BEGIN Information shown

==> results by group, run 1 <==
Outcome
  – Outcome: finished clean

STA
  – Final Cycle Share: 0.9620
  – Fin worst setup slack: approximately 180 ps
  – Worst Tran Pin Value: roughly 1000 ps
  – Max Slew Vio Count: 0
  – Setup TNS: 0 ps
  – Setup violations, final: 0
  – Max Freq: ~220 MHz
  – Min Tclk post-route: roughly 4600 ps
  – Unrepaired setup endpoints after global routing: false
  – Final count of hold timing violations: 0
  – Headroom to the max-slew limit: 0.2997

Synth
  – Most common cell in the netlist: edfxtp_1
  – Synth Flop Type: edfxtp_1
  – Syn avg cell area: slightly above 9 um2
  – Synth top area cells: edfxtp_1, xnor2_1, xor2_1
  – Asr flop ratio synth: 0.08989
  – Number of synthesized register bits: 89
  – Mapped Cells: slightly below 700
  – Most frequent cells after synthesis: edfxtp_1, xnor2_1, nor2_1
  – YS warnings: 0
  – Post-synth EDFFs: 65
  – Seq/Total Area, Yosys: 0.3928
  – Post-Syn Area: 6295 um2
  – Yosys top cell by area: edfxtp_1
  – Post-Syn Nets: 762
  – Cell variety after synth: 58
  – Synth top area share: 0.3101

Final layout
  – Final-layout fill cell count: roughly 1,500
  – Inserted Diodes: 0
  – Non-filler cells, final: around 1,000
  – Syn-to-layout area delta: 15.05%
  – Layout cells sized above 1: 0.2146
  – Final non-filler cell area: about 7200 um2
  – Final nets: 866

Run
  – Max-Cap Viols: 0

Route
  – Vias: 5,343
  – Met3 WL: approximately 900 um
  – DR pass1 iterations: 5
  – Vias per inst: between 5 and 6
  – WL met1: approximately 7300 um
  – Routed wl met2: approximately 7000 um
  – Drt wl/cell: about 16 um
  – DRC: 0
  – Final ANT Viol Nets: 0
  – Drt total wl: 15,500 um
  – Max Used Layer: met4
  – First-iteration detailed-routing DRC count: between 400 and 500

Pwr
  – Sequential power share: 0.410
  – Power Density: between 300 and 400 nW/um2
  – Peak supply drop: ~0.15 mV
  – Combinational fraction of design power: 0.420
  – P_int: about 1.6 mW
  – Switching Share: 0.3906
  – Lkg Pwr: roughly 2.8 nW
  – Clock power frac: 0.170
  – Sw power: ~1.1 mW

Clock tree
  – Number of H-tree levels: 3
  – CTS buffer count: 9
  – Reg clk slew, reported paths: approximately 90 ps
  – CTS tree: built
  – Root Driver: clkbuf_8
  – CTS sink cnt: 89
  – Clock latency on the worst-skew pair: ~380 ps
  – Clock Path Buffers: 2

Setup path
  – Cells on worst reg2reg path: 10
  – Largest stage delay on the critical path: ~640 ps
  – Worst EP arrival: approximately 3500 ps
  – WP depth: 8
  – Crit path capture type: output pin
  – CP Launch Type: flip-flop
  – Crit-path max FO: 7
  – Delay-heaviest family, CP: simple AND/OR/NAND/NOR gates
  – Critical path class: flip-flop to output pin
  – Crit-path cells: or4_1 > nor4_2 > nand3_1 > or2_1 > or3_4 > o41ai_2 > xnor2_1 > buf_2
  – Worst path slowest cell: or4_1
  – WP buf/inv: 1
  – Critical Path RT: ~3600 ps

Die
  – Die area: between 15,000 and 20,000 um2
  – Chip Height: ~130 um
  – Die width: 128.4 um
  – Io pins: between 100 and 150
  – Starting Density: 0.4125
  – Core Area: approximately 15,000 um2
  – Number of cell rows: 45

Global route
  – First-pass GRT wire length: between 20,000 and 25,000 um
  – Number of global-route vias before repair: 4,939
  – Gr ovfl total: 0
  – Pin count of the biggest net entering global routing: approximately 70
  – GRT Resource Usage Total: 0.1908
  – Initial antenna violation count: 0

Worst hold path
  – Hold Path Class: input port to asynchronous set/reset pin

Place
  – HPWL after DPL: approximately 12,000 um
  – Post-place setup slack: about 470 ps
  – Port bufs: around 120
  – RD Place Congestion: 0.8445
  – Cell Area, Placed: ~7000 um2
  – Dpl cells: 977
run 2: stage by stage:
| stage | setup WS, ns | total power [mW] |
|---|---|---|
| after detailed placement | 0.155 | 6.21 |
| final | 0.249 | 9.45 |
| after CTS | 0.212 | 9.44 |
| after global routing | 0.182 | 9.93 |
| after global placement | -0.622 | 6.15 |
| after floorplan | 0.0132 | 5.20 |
--- src/hdl/tsap_front.sv ---
// Front part: classifies each triangle and assigns new node and slot numbers.
module tsap_front (
    input  logic                          clk,
    input  logic                          rst_n,
    input  logic [tsap_pkg::VERT_W-1:0]   orig_node_count,
    input  logic [tsap_pkg::VERT_W-1:0]   orig_elem_count,
    input  logic                          tri_valid,
    output logic                          tri_stall,
    input  logic [tsap_pkg::VERT_W-1:0]   vert_one,
    input  logic [tsap_pkg::VERT_W-1:0]   vert_two,
    input  logic [tsap_pkg::VERT_W-1:0]   vert_three,
    input  logic signed [tsap_pkg::HGT_W-1:0] height_one,
    input  logic signed [tsap_pkg::HGT_W-1:0] height_two,
    input  logic signed [tsap_pkg::HGT_W-1:0] height_three,
    input  tsap_pkg::q_status_t           q_status,
    output logic                          push,
    output tsap_pkg::job_t                job
);

    logic [tsap_pkg::CNT_W-1:0] elem_counter_reg, elem_counter_next;
    logic [tsap_pkg::IDX_W-1:0] added_nodes_reg, added_nodes_next;
    logic [tsap_pkg::IDX_W-1:0] added_elems_reg, added_elems_next;

    logic nz1, nz2, nz3;
    logic c12, c23, c31;
    logic [tsap_pkg::IDX_W-1:0] node_base;
    logic [tsap_pkg::IDX_W-1:0] elem_base;
    logic [tsap_pkg::IDX_W-1:0] added;
    tsap_pkg::split_case_t split;

    assign tri_stall = q_status.full;
    assign push      = tri_valid && !q_status.full;

    assign nz1 = (height_one   != tsap_pkg::ZERO);
    assign nz2 = (height_two   != tsap_pkg::ZERO);
    assign nz3 = (height_three != tsap_pkg::ZERO);

    // Strictly opposite signs on both ends
    assign c12 = nz1 && nz2 && (height_one[tsap_pkg::HGT_W-1] != height_two[tsap_pkg::HGT_W-1]);
    assign c23 = nz2 && nz3 &&
                 (height_two[tsap_pkg::HGT_W-1] != height_three[tsap_pkg::HGT_W-1]);
    assign c31 = nz3 && nz1 &&
                 (height_three[tsap_pkg::HGT_W-1] != height_one[tsap_pkg::HGT_W-1]);

    always_comb
    begin
        priority if (c12 && c23)  split = tsap_pkg::SPLIT_12_23;
        else if (c12 && !nz3)     split = tsap_pkg::SPLIT_12_Z3;
        else if (c12 && c31)      split = tsap_pkg::SPLIT_12_31;
        else if (c23 && !nz1)     split = tsap_pkg::SPLIT_23_Z1;
        else if (c23 && c31)      split = tsap_pkg::SPLIT_23_31;
        else if (c31 && !nz2)     split = tsap_pkg::SPLIT_31_Z2;
        else                      split = tsap_pkg::SPLIT_NONE;
    end

    always_comb
    begin
        unique case (split)
            tsap_pkg::SPLIT_12_23,
            tsap_pkg::SPLIT_12_31,
            tsap_pkg::SPLIT_23_31: added = tsap_pkg::IDX_W'(2);
            tsap_pkg::SPLIT_12_Z3,
            tsap_pkg::SPLIT_23_Z1,
            tsap_pkg::SPLIT_31_Z2: added = tsap_pkg::IDX_W'(1);
            default:               added = '0;
        endcase
    end

    assign node_base = {1'b0, orig_node_count} + added_nodes_reg;
    assign elem_base = {1'b0, orig_elem_count} + added_elems_reg;

    always_comb
    begin
        job.split = split;
        job.v1    = vert_one;
        job.v2    = vert_two;
        job.v3    = vert_three;
        job.h1    = height_one;
        job.h2    = height_two;
        job.h3    = height_three;
        job.slot  = elem_counter_reg;
        job.na    = node_base + tsap_pkg::IDX_W'(1);
        job.nb    = node_base + tsap_pkg::IDX_W'(2);
        job.ea    = elem_base;
        job.eb    = elem_base + tsap_pkg::IDX_W'(1);
    end

    always_comb
    begin
        elem_counter_next = elem_counter_reg;
        added_nodes_next  = added_nodes_reg;
        added_elems_next  = added_elems_reg;
        if (push)
        begin
            elem_counter_next = elem_counter_reg + tsap_pkg::CNT_W'(1);
            added_nodes_next  = added_nodes_reg + added;
            added_elems_next  = added_elems_reg + added;
        end
    end

    always_ff @(posedge clk or negedge rst_n)
    begin
        if (!rst_n)
        begin
            elem_counter_reg <= '0;
            added_nodes_reg  <= '0;
            added_elems_reg  <= '0;
        end
        else
        begin
            elem_counter_reg <= elem_counter_next;
            added_nodes_reg  <= added_nodes_next;
            added_elems_reg  <= added_elems_next;
        end
    end

endmodule
--- config.mk ---
export PLATFORM = sky130hd
export DESIGN_NAME = keypad_code_lock_controller
export DESIGN_NICKNAME = d
export VERILOG_FILES = /design/src/kclc_pkg.sv /design/src/kclc_cfg.sv /design/src/kclc_step.sv /design/src/keypad_code_lock_controller.sv
export SDC_FILE = /design/constraint.sdc
export NUM_CORES = 1
export LEC_CHECK = 0
export BUFFER_PORTS_ARGS = -buffer_cell sky130_fd_sc_hd__buf_2
export CORE_MARGIN = 8
export CORE_UTILIZATION = 43
export DETAILED_ROUTE_END_ITERATION = 16
export GPL_TIMING_DRIVEN = 0
export HOLD_SLACK_MARGIN = 0.12
export PLACE_DENSITY_LB_ADDON = 0.15
export SLEW_MARGIN = 20
export SYNTH_ARGS = -nofsm -noshare
export SYNTH_HDL_FRONTEND = slang
export SYNTH_HIERARCHICAL = 1
export SYNTH_SLANG_ARGS = --single-unit
--- constraint.sdc ---
create_clock -name clk -period 6.4 [get_ports clk]
set_clock_uncertainty 0.2 [all_clocks]
set_input_delay 0 -clock clk [delete_from_list [all_inputs] [get_ports clk]]
set_output_delay 0 -clock clk [all_outputs]
set_load 0.05 [all_outputs]
--- src/kclc_pkg.sv ---
// shared types and constants for the keypad code lock controller
package kclc_pkg;

  localparam int CODE_DIGITS_DEF = 6;

  localparam logic [1:0] MODE_CLOSED = 2'd0;
  localparam logic [1:0] MODE_ENTRY  = 2'd1;
  localparam logic [1:0] MODE_OPEN   = 2'd2;
  localparam logic [1:0] MODE_REVISE = 2'd3;

  localparam logic [3:0] KEY_DIGIT_LO = 4'd0;
  localparam logic [3:0] KEY_DIGIT_HI = 4'd9;
  localparam logic [3:0] KEY_BACK     = 4'd10;
  localparam logic [3:0] KEY_START    = 4'd11;
  localparam logic [3:0] KEY_REVISE   = 4'd12;

  localparam logic FUNC_KEY  = 1'b0;
  localparam logic FUNC_TICK = 1'b1;

  localparam int         CFG_IDX_W      = 1;
  localparam int         CFG_DATA_W     = 8;
  localparam logic [0:0] CFG_OPEN_HOLD  = 1'd0;
  localparam logic [0:0] CFG_ERROR_HOLD = 1'd1;

  localparam logic [7:0] HOLD_RESET   = 8'd100;
  localparam logic [3:0] STORED_RESET = 4'd8;

  typedef struct packed {
    logic [1:0] mode;
    logic [7:0] err_timer;
    logic [7:0] open_timer;
    logic       err_run;
    logic       open_run;
    logic       relay;
    logic       err_lamp;
    logic       entry_lamp;
    logic       revise_lamp;
  } ctl_t;

endpackage
`src/hw/rtl/lrg_pkg.sv`:
```
// Shared types, constants and the cell rule for the row-streaming life generation block.
package lrg_pkg;

  // Fixed row payload width and default number of cells built
  localparam int ROW_BITS      = 64;
  localparam int WIDTH_BITS    = 7;
  localparam int MAX_WIDTH_DEF = 64;
  localparam logic [WIDTH_BITS-1:0] WIDTH_RESET = 7'd64;

  // B3/S23 neighbor counts
  localparam logic [3:0] BIRTH_CNT   = 4'd3;
  localparam logic [3:0] SURVIVE_CNT = 4'd2;

  // Result queue depth and its count width
  localparam int QDEPTH = 3;
  localparam int QCNT_BITS = 2;

  // Per-beat control handed to every cell
  typedef struct packed {
    logic held;   // a row above the incoming one is kept
    logic load;   // beat accepted this cycle
  } cell_ctrl_t;

  // Bits a cell shows to its two neighbors, already masked to the row width
  typedef struct packed {
    logic up;     // kept upper row
    logic mid;    // kept middle row
    logic row;    // incoming row
    logic nup;    // upper row as seen by the bottom-row flush
  } cell_nb_t;

  // One result beat
  typedef struct packed {
    logic [ROW_BITS-1:0] cells;
    logic                last;
  } res_t;

  // Next state of one cell from its own state and live neighbor count
  function automatic logic life_next(input logic alive, input logic [3:0] cnt);
    return (cnt == BIRTH_CNT) || (alive && (cnt == SURVIVE_CNT));
  endfunction

endpackage

```
`src/hw/rtl/lrg_if.sv`:
```
// Row input and result output channel interfaces.
interface lrg_row_in_if;
  logic                          valid;
  logic                          ready;
  logic [lrg_pkg::ROW_BITS-1:0]  row_cells;
  logic                          first_row;
  logic                          last_row;

  modport source (output valid, output row_cells, output first_row, output last_row,
                  input ready);
  modport sink (input valid, input row_cells, input first_row, input last_row,
                output ready);
endinterface

interface lrg_row_out_if;
  logic                          valid;
  logic                          ready;
  logic [lrg_pkg::ROW_BITS-1:0]  next_cells;
  logic                          last_of_grid;

  modport source (output valid, output next_cells, output last_of_grid, input ready);
  modport sink (input valid, input next_cells, input last_of_grid, output ready);
endinterface

```
`src/hw/rtl/life_row_generation_step.sv`:
```
// Top level: one B3/S23 generation over a grid streamed in one row per beat.
// A result beat is offered in the cycle after its row beat when the queue is empty.
// Throughput: one row per cycle while the result queue has room; a bottom row yields
//   two results, and the three-entry queue then holds input off with the output ready.
// Reset (synchronous, rst_n low): no rows kept, result queue empty,
//   row_width 64. Kept row bits are not cleared; they are unused until loaded.
module life_row_generation_step #(
  parameter int MAX_WIDTH = lrg_pkg::MAX_WIDTH_DEF
) (
  input  logic                            clk,
  input  logic                            rst_n,
  lrg_row_in_if.sink                      in_row,
  lrg_row_out_if.source                   out_row,
  input  logic                            cfg_we,
  input  logic [lrg_pkg::WIDTH_BITS-1:0]  cfg_wdata
);
  import lrg_pkg::*;

  logic [WIDTH_BITS-1:0] width_r;
  logic                  held_r, held_nxt;
  logic [MAX_WIDTH-1:0]  en;
  logic [MAX_WIDTH-1:0]  a_bits, b_bits;
  cell_nb_t              nb [MAX_WIDTH];
  cell_ctrl_t            ctrl;
  logic                  accept, in_ready;
  logic                  has_a, has_b;
  logic [1:0]            npush;
  res_t                  res_a, res_b, push0, push1, head;
  logic                  out_valid;

  // Configuration register
  always_ff @(posedge clk) begin
    if (!rst_n) begin
      width_r <= WIDTH_RESET;
    end else if (cfg_we) begin
      width_r <= cfg_wdata;
    end
  end

  // Column enables; a width of zero still keeps cell 0
  always_comb begin
    for (int i = 0; i < MAX_WIDTH; i++) begin
      en[i] = (i == 0) || (width_r > WIDTH_BITS'(i));
    end
  end

  assign accept = in_row.valid & in_ready;
  assign in_row.ready = in_ready;

  // A top mark drops the kept rows
  assign ctrl.held = held_r & ~in_row.first_row;
  assign ctrl.load = accept;

  assign held_nxt = accept ? ~in_row.last_row : held_r;

  always_ff @(posedge clk) begin
    if (!rst_n) begin
      held_r <= 1'b0;
    end else begin
      held_r <= held_nxt;
    end
  end

  // Cell row, each column talking to its two neighbors
  for (genvar g = 0; g < MAX_WIDTH; g++) begin : g_cell
    cell_nb_t nb_lo, nb_hi;
    if (g == 0) begin : g_lo_edge
      assign nb_lo = '0;
    end else begin : g_lo
      assign nb_lo = nb[g-1];
    end
    if (g == MAX_WIDTH - 1) begin : g_hi_edge
      assign nb_hi = '0;
    end else begin : g_hi
      assign nb_hi = nb[g+1];
    end
    lrg_cell u_cell (
      .clk     (clk),
      .en      (en[g]),
      .row_bit (in_row.row_cells[g]),
      .ctrl    (ctrl),
      .nb_lo   (nb_lo),
      .nb_hi   (nb_hi),
      .nb_own  (nb[g]),
      .a_bit   (a_bits[g]),
      .b_bit   (b_bits[g])
    );
  end

  // Results of this beat, row above first
  assign has_a = accept & ctrl.held;
  assign has_b = accept & in_row.last_row;
  assign npush = {1'b0, has_a} + {1'b0, has_b};

  assign res_a.cells = ROW_BITS'(a_bits);
  assign res_a.last  = 1'b0;
  assign res_b.cells = ROW_BITS'(b_bits);
  assign res_b.last  = 1'b1;
  assign push0 = has_a ? res_a : res_b;
  assign push1 = res_b;

  lrg_out_queue u_queue (
    .clk       (clk),
    .rst_n     (rst_n),
    .npush     (npush),
    .push0     (push0),
    .push1     (push1),
    .room      (in_ready),
    .out_valid (out_valid),
    .out_ready (out_row.ready),
    .head      (head)
  );

  assign out_row.valid        = out_valid;
  assign out_row.next_cells   = head.cells;
  assign out_row.last_of_grid = head.last;

  // Bottom row always yields a result beat next cycle
  a_last_out: assert property (@(posedge clk) disable iff (!rst_n)
    accept && in_row.last_row |=> out_valid)
    else $error("bottom row gave no result");

  // Inner rows with a kept row above yield a result
  a_inner_out: assert property (@(posedge clk) disable iff (!rst_n)
    accept && ctrl.held |=> out_valid)
    else $error("inner row gave no result");

  // Input is only held off while results are queued
  a_stall_cause: assert property (@(posedge clk) disable iff (!rst_n)
    !in_ready |-> out_valid)
    else $error("input stalled with empty result queue");

endmodule

```
`src/hw/rtl/lrg_cell.sv`:
```
// One column cell: holds the kept upper and middle bits and computes both result bits.
module lrg_cell (
  input  logic               clk,
  input  logic               en,
  input  logic               row_bit,
  input  lrg_pkg::cell_ctrl_t ctrl,
  input  lrg_pkg::cell_nb_t  nb_lo,
  input  lrg_pkg::cell_nb_t  nb_hi,
  output lrg_pkg::cell_nb_t  nb_own,
  output logic               a_bit,
  output logic               b_bit
);
  import lrg_pkg::*;

  logic       up_r, mid_r;
  logic [3:0] cnt_a, cnt_b;

  // Masked view shared with neighbors
  assign nb_own.up  = en & up_r;
  assign nb_own.mid = en & mid_r;
  assign nb_own.row = en & row_bit;
  assign nb_own.nup = en & ctrl.held & mid_r;

  // Neighbor counts for the row above the incoming one and for the flushed bottom row
  assign cnt_a = 4'(nb_lo.up) + 4'(nb_own.up) + 4'(nb_hi.up)
               + 4'(nb_lo.mid) + 4'(nb_hi.mid)
               + 4'(nb_lo.row) + 4'(nb_own.row) + 4'(nb_hi.row);
  assign cnt_b = 4'(nb_lo.nup) + 4'(nb_own.nup) + 4'(nb_hi.nup)
               + 4'(nb_lo.row) + 4'(nb_hi.row);

  assign a_bit = en & life_next(nb_own.mid, cnt_a);
  assign b_bit = en & life_next(nb_own.row, cnt_b);

  // Shift kept rows down one on every accepted beat
  always_ff @(posedge clk) begin
    if (ctrl.load) begin
      up_r  <= nb_own.nup;
      mid_r <= nb_own.row;
    end
  end

endmodule

```
`src/hw/rtl/lrg_out_queue.sv`:
```
// Three-entry shifting result queue between the cell row and the output channel.
module lrg_out_queue (
  input  logic           clk,
  input  logic           rst_n,
  input  logic [1:0]     npush,
  input  lrg_pkg::res_t  push0,
  input  lrg_pkg::res_t  push1,
  output logic           room,
  output logic           out_valid,
  input  logic           out_ready,
  output lrg_pkg::res_t  head
);
  import lrg_pkg::*;

  res_t                 q_r   [QDEPTH];
  res_t                 q_nxt [QDEPTH];
  logic [QCNT_BITS-1:0] cnt_r, cnt_nxt;
  logic [QCNT_BITS-1:0] lvl;
  logic                 pop;

  assign out_valid = (cnt_r != '0);
  assign head      = q_r[0];
  assign pop       = out_valid & out_ready;
  assign lvl       = cnt_r - QCNT_BITS'(pop);
  // Room for two results keeps the input side free of any path from the output
  assign room      = (cnt_r <= QCNT_BITS'(1));
  assign cnt_nxt   = lvl + npush;

  // Shift on pop, then append the new results behind what is left
  always_comb begin
    int j;
    for (int k = 0; k < QDEPTH; k++) begin
      j = (k + 1 < QDEPTH) ? k + 1 : k;
      q_nxt[k] = pop ? q_r[j] : q_r[k];
      if ((npush != 2'd0) && (k == int'(lvl))) begin
        q_nxt[k] = push0;
      end
      if ((npush == 2'd2) && (k == int'(lvl) + 1)) begin
        q_nxt[k] = push1;
      end
    end
  end

  always_ff @(posedge clk) begin
    for (int k = 0; k < QDEPTH; k++) begin
      q_r[k] <= q_nxt[k];
    end
  end

  always_ff @(posedge clk) begin
    if (!rst_n) begin
      cnt_r <= '0;
    end else begin
      cnt_r <= cnt_nxt;
    end
  end

endmodule

```
`src/flat_wrapper.sv`:
```
// flat-port wrapper written by rule: the top's interface ports become plain ports
module life_row_generation_step_flat import lrg_pkg::*;
#(
  parameter int MAX_WIDTH = lrg_pkg::MAX_WIDTH_DEF
)
  (clk, rst_n, cfg_we, cfg_wdata, in_row_valid, in_row_row_cells, in_row_first_row, in_row_last_row, in_row_ready, out_row_valid, out_row_next_cells, out_row_last_of_grid, out_row_ready);
  lrg_row_in_if in_row_i ();
  lrg_row_out_if out_row_i ();
  input  logic clk;
  input  logic rst_n;
  input  logic cfg_we;
  input  logic [lrg_pkg::WIDTH_BITS-1:0] cfg_wdata;
  input wire logic [$bits(in_row_i.valid)-1:0] in_row_valid;
  input wire logic [$bits(in_row_i.row_cells)-1:0] in_row_row_cells;
  input wire logic [$bits(in_row_i.first_row)-1:0] in_row_first_row;
  input wire logic [$bits(in_row_i.last_row)-1:0] in_row_last_row;
  output wire logic [$bits(in_row_i.ready)-1:0] in_row_ready;
  output wire logic [$bits(out_row_i.valid)-1:0] out_row_valid;
  output wire logic [$bits(out_row_i.next_cells)-1:0] out_row_next_cells;
  output wire logic [$bits(out_row_i.last_of_grid)-1:0] out_row_last_of_grid;
  input wire logic [$bits(out_row_i.ready)-1:0] out_row_ready;
  assign in_row_i.valid = in_row_valid;
  assign in_row_i.row_cells = in_row_row_cells;
  assign in_row_i.first_row = in_row_first_row;
  assign in_row_i.last_row = in_row_last_row;
  assign in_row_ready = in_row_i.ready;
  assign out_row_valid = out_row_i.valid;
  assign out_row_next_cells = out_row_i.next_cells;
  assign out_row_last_of_grid = out_row_i.last_of_grid;
  assign out_row_i.ready = out_row_ready;
  life_row_generation_step #(.MAX_WIDTH(MAX_WIDTH)) u_core (.clk(clk), .rst_n(rst_n), .in_row(in_row_i), .out_row(out_row_i), .cfg_we(cfg_we), .cfg_wdata(cfg_wdata));
endmodule
```
$ cat config.mk
export PLATFORM = sky130hd
export DESIGN_NAME = circular_heading_utility_unit
export DESIGN_NICKNAME = d
export VERILOG_FILES = /design/src/rtl/core/chu_pkg.sv /design/src/rtl/core/circular_heading_utility_unit.sv /design/src/rtl/core/chu_front.sv /design/src/rtl/core/chu_prep.sv /design/src/rtl/core/chu_div.sv /design/src/rtl/core/chu_out.sv
export VERILOG_INCLUDE_DIRS = /design/src /design/src/rtl/core
export SDC_FILE = /design/constraint.sdc
export NUM_CORES = 2
export LEC_CHECK = 0
export ABC_AREA = 1
export ABC_CLOCK_PERIOD_IN_PS = 36800
export BUFFER_PORTS_ARGS = -buffer_cell sky130_fd_sc_hd__clkbuf_2
export CAP_MARGIN = 20
export CORE_MARGIN = 2
export CORE_UTILIZATION = 28
export CTS_CLUSTER_DIAMETER = 80
export DETAILED_ROUTE_END_ITERATION = 10
export GPL_ROUTABILITY_DRIVEN = 0
export SLEW_MARGIN = 10
export SYNTH_ARGS = -nofsm -noshare
export SYNTH_HDL_FRONTEND = slang
export SYNTH_HIERARCHICAL = 1
export SYNTH_SLANG_ARGS = --single-unit
$ cat constraint.sdc
create_clock -name clock -period 36.8 [get_ports clock]
set_input_delay 1.84 -clock clock [delete_from_list [all_inputs] [get_ports clock]]
set_output_delay 1.84 -clock clock [all_outputs]
set_load 0.005 [all_outputs]
$ cat src/rtl/core/circular_heading_utility_unit_defines.svh
// assertion macros shared by the heading utility modules
`ifndef CIRCULAR_HEADING_UTILITY_UNIT_DEFINES_SVH
`define CIRCULAR_HEADING_UTILITY_UNIT_DEFINES_SVH

// same-cycle implication, checked out of reset
`define CHU_ASSERT_IMP(label, ante, cons, msg) \
   label: assert property (@(posedge clock) disable iff (reset) (ante) |-> (cons)) \
      else $error(msg);

// next-cycle implication, checked out of reset
`define CHU_ASSERT_NXT(label, ante, cons, msg) \
   label: assert property (@(posedge clock) disable iff (reset) (ante) |=> (cons)) \
      else $error(msg);

`endif

$ cat src/rtl/core/chu_pkg.sv
package chu_pkg;

   localparam int IDX_W      = 10;
   localparam int ANG_W      = 13;
   localparam int DIST_W     = 12;
   localparam int UTIL_W     = 16;
   localparam int PROD_W     = UTIL_W + DIST_W;
   localparam int QUO_W      = UTIL_W;
   localparam int DIV_STEPS  = 2;
   localparam int CSR_IDX_W  = 3;
   localparam int CSR_DATA_W = 16;

   localparam int NUM_POINTS  = 360;
   localparam int DOMAIN_STEP = 16;
   localparam int DOMAIN_LOW  = 0;

   localparam logic [ANG_W-1:0]  FULL_ANG  = 13'd5760;
   localparam logic [DIST_W-1:0] HALF_DIST = 12'd2880;

   // register indexes
   localparam logic [CSR_IDX_W-1:0] REG_SUMMIT     = 3'd0;
   localparam logic [CSR_IDX_W-1:0] REG_PORT_DELTA = 3'd1;
   localparam logic [CSR_IDX_W-1:0] REG_STBD_DELTA = 3'd2;
   localparam logic [CSR_IDX_W-1:0] REG_PORT_BRK   = 3'd3;
   localparam logic [CSR_IDX_W-1:0] REG_STBD_BRK   = 3'd4;
   localparam logic [CSR_IDX_W-1:0] REG_PORT_MIN   = 3'd5;
   localparam logic [CSR_IDX_W-1:0] REG_STBD_MIN   = 3'd6;
   localparam logic [CSR_IDX_W-1:0] REG_PEAK       = 3'd7;

   typedef struct packed {
      logic [ANG_W-1:0]  summit;
      logic [DIST_W-1:0] port_delta;
      logic [DIST_W-1:0] stbd_delta;
      logic [UTIL_W-1:0] port_brk;
      logic [UTIL_W-1:0] stbd_brk;
      logic [UTIL_W-1:0] port_min;
      logic [UTIL_W-1:0] stbd_min;
      logic [UTIL_W-1:0] peak;
   } cfg_type;

   typedef struct packed {
      logic              zero;
      logic              on_starboard;
      logic [DIST_W-1:0] offset;
      logic [DIST_W-1:0] delta;
      logic [UTIL_W-1:0] brk;
      logic [UTIL_W-1:0] lo;
      logic [UTIL_W-1:0] top;
   } side_type;

   typedef struct packed {
      logic              on_starboard;
      logic              bypass;
      logic              neg;
      logic [UTIL_W-1:0] base;
      logic [UTIL_W-1:0] byp_val;
   } ctl_type;

endpackage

END Information shown

→ Exercise details
Among the records above, a stretch begins at the line containing "slightly below 700" and ends at the line containing "after synth: 58". Restate that stretch word for word, and nothing else.

→ Task output
  – Mapped Cells: slightly below 700
  – Most frequent cells after synthesis: edfxtp_1, xnor2_1, nor2_1
  – YS warnings: 0
  – Post-synth EDFFs: 65
  – Seq/Total Area, Yosys: 0.3928
  – Post-Syn Area: 6295 um2
  – Yosys top cell by area: edfxtp_1
  – Post-Syn Nets: 762
  – Cell variety after synth: 58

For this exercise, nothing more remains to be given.